START Data for this task

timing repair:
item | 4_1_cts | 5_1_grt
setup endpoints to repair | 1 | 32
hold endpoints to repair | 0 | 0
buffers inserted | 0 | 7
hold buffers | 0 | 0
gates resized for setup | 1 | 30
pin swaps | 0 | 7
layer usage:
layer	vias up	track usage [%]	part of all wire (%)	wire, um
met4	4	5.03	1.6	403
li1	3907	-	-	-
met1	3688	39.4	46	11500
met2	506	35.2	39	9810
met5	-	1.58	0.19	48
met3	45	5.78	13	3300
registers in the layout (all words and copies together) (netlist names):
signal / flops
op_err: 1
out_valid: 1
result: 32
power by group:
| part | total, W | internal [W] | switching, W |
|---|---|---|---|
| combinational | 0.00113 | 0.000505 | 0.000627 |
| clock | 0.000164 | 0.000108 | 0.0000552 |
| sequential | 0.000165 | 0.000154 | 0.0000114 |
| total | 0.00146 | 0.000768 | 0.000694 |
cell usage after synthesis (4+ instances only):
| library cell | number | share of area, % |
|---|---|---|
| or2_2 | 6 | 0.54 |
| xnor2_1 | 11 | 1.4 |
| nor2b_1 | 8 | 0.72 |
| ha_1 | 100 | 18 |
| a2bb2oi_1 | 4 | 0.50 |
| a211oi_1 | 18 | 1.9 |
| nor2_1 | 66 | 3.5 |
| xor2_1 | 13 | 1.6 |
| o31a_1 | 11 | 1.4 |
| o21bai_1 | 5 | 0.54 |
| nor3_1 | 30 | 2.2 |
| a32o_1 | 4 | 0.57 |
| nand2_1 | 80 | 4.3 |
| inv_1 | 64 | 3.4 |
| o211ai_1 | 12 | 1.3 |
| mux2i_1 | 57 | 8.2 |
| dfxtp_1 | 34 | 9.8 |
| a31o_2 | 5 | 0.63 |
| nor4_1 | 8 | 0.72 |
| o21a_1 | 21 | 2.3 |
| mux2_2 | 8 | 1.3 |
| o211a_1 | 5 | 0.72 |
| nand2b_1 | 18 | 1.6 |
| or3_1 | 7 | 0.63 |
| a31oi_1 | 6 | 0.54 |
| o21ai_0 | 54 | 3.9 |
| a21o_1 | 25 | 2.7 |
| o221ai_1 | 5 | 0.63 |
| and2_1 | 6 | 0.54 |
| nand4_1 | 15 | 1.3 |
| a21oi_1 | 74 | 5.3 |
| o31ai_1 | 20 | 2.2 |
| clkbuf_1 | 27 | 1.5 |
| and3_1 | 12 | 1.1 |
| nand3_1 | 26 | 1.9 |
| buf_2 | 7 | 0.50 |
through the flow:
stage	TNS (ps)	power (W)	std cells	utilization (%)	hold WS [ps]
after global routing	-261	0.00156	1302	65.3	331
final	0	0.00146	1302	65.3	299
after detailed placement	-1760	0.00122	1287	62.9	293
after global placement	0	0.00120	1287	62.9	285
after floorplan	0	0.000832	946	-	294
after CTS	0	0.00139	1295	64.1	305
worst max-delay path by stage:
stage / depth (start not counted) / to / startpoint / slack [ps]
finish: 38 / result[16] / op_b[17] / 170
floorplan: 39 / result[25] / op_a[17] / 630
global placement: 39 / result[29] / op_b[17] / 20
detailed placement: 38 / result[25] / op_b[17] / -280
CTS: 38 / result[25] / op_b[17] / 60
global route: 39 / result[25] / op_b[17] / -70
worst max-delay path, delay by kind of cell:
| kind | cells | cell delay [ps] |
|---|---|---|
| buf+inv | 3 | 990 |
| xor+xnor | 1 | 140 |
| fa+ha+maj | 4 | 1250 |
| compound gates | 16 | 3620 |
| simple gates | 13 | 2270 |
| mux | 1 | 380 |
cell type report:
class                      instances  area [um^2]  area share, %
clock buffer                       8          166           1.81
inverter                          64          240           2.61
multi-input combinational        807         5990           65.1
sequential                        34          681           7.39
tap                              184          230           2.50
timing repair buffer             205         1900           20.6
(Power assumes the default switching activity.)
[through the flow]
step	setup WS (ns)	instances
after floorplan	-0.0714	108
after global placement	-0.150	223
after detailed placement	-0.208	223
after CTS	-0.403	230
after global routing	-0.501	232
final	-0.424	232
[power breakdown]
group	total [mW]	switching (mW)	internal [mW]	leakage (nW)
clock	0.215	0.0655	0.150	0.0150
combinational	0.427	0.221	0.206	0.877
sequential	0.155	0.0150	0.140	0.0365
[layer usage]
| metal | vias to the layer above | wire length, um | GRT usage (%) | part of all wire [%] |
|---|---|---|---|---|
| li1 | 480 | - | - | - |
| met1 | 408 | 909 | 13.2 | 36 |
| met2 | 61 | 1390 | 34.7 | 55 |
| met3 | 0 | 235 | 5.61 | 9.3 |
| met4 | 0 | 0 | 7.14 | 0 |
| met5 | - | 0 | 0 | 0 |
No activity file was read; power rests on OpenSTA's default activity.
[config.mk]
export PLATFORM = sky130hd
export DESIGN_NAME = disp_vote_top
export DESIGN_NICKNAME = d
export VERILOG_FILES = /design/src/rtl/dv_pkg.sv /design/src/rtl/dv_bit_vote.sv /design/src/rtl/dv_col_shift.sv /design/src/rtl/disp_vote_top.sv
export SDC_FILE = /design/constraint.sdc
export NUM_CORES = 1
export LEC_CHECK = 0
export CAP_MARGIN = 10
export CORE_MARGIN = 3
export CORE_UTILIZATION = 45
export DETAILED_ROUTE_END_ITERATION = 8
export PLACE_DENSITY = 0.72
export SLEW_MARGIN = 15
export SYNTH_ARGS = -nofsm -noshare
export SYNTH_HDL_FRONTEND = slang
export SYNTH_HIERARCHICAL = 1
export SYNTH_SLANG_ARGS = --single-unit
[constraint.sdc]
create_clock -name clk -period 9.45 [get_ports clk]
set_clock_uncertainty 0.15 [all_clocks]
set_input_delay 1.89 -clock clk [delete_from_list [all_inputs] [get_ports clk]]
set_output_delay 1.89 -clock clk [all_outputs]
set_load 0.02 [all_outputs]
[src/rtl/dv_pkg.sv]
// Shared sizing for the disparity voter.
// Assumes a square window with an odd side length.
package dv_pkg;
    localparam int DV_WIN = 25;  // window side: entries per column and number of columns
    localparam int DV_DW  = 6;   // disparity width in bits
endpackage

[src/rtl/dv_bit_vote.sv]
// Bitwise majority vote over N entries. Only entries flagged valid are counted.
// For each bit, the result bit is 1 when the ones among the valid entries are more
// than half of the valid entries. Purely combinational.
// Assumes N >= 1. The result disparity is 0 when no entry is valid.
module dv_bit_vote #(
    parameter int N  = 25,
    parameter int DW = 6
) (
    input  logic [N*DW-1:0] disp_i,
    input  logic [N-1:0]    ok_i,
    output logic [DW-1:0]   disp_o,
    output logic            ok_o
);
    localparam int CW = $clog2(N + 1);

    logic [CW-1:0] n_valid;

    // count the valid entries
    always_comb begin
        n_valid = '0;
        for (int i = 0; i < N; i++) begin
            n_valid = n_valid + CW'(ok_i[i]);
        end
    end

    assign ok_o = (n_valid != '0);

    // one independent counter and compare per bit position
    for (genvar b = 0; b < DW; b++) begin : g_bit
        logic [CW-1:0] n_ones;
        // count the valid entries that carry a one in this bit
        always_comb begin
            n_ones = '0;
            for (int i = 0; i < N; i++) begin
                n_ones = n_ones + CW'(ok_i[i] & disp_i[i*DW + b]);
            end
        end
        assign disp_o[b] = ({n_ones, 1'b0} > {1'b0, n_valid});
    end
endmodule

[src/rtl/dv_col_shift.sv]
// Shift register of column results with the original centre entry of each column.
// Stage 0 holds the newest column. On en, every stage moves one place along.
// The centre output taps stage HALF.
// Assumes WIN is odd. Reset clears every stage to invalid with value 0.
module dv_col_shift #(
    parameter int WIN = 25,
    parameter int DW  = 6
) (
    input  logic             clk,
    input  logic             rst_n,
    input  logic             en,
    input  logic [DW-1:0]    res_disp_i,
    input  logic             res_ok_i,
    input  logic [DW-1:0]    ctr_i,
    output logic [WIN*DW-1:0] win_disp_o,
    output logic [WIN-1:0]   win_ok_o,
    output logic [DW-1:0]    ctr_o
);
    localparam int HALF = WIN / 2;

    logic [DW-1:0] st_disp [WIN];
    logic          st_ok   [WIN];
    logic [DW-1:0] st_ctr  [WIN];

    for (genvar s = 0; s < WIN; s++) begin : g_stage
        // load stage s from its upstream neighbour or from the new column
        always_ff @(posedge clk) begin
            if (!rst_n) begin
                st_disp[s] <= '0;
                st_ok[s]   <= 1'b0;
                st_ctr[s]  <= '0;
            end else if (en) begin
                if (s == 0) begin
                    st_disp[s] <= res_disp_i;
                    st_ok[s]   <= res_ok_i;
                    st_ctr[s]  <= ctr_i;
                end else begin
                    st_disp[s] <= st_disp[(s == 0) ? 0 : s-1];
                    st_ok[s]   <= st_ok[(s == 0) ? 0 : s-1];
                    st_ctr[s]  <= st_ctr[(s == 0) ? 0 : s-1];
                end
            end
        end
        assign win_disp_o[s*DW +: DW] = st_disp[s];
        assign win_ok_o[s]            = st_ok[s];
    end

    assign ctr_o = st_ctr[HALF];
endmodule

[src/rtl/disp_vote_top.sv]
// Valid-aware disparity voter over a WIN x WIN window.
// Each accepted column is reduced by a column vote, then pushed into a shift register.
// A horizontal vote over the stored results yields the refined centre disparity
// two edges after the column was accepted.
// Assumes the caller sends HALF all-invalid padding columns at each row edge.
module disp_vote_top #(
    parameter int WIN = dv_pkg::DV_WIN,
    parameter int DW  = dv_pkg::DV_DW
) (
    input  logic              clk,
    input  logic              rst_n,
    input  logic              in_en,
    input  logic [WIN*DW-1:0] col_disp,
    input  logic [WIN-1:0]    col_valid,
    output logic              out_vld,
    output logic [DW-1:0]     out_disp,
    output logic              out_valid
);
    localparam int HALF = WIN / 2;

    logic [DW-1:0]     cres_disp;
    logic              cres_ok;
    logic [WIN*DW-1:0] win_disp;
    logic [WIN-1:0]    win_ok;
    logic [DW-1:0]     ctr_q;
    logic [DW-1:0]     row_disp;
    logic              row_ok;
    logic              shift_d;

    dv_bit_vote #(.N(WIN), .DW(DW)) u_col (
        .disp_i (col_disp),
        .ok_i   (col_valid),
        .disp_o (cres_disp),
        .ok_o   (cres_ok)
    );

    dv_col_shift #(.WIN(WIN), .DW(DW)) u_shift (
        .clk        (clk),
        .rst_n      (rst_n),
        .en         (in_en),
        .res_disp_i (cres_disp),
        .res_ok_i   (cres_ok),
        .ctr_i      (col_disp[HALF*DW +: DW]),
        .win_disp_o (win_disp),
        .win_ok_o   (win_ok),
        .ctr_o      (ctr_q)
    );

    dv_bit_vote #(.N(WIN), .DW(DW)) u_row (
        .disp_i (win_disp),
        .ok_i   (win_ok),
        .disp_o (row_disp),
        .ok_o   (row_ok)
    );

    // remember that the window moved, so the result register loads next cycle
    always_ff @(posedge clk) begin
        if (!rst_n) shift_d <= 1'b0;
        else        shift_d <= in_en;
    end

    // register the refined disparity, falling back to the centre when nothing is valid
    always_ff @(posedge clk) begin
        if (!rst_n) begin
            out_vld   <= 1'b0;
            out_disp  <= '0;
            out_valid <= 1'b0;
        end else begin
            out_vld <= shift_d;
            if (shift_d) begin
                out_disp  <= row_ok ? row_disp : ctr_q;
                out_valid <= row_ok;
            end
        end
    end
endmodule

END Data for this task
START Data for this task

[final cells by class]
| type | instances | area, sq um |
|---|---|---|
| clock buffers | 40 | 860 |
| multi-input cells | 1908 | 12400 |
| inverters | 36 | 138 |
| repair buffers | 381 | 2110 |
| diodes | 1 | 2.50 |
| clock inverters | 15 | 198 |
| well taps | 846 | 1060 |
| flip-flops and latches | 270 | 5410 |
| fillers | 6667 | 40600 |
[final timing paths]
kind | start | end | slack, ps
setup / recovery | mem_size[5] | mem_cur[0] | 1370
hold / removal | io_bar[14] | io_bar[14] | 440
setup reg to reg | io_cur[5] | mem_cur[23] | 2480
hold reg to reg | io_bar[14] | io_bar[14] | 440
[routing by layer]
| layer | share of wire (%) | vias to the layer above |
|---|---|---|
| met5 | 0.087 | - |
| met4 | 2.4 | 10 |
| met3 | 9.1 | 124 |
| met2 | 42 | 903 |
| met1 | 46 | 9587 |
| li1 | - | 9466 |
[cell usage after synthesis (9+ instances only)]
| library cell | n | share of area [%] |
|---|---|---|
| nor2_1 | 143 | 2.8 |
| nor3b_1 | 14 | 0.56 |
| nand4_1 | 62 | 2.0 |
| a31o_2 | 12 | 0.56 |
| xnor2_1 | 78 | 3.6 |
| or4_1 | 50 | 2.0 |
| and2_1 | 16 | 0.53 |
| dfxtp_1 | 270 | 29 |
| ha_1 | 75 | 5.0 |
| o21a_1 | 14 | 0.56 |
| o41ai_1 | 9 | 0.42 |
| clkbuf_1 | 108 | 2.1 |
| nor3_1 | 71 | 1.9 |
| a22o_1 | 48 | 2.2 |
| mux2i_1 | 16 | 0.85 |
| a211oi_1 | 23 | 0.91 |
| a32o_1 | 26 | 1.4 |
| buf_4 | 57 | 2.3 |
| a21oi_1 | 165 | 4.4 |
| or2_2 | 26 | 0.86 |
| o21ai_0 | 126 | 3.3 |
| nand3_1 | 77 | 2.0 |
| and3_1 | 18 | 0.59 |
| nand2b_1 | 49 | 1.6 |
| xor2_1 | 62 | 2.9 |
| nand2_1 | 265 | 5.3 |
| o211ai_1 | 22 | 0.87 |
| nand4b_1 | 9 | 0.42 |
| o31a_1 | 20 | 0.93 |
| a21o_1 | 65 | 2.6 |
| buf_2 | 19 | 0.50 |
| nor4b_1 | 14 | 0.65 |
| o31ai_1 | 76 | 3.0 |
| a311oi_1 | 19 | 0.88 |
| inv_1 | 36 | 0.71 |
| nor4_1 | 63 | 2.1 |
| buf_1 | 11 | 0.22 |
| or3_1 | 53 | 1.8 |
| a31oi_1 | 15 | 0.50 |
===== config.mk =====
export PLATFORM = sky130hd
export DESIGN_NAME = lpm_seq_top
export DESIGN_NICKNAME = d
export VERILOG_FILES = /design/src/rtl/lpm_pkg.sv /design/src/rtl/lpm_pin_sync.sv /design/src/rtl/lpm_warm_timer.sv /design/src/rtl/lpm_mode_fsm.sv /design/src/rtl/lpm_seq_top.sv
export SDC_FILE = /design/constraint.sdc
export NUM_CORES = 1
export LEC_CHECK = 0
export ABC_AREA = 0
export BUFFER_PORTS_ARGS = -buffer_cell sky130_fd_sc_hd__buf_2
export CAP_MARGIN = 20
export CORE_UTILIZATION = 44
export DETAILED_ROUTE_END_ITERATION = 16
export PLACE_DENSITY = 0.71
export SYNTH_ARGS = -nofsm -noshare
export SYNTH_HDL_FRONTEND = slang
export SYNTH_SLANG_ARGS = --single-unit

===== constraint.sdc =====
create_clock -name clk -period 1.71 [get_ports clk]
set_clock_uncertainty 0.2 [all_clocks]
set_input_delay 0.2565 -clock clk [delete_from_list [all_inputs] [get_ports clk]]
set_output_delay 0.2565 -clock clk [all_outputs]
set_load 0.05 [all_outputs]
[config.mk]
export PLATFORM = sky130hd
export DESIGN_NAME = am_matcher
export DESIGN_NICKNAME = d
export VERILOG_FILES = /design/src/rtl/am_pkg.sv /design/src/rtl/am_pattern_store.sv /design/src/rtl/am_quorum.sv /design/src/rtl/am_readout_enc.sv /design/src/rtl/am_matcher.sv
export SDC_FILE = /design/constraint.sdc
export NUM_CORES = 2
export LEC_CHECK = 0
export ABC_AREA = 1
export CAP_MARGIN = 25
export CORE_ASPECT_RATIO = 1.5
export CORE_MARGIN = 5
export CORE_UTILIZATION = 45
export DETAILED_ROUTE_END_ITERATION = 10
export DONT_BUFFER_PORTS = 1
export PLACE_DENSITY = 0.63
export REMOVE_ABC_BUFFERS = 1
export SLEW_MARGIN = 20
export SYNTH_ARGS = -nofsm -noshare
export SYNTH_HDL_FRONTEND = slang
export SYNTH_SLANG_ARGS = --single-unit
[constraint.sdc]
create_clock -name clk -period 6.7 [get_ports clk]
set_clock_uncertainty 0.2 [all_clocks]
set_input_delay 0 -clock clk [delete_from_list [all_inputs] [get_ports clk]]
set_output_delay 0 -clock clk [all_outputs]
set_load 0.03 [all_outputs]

END Data for this task

● **Exercise brief**:
Show every line from the entries above in which the word "flops" appears.

● **Result of this exercise**:
signal / flops
| flip-flops and latches | 270 | 5410 |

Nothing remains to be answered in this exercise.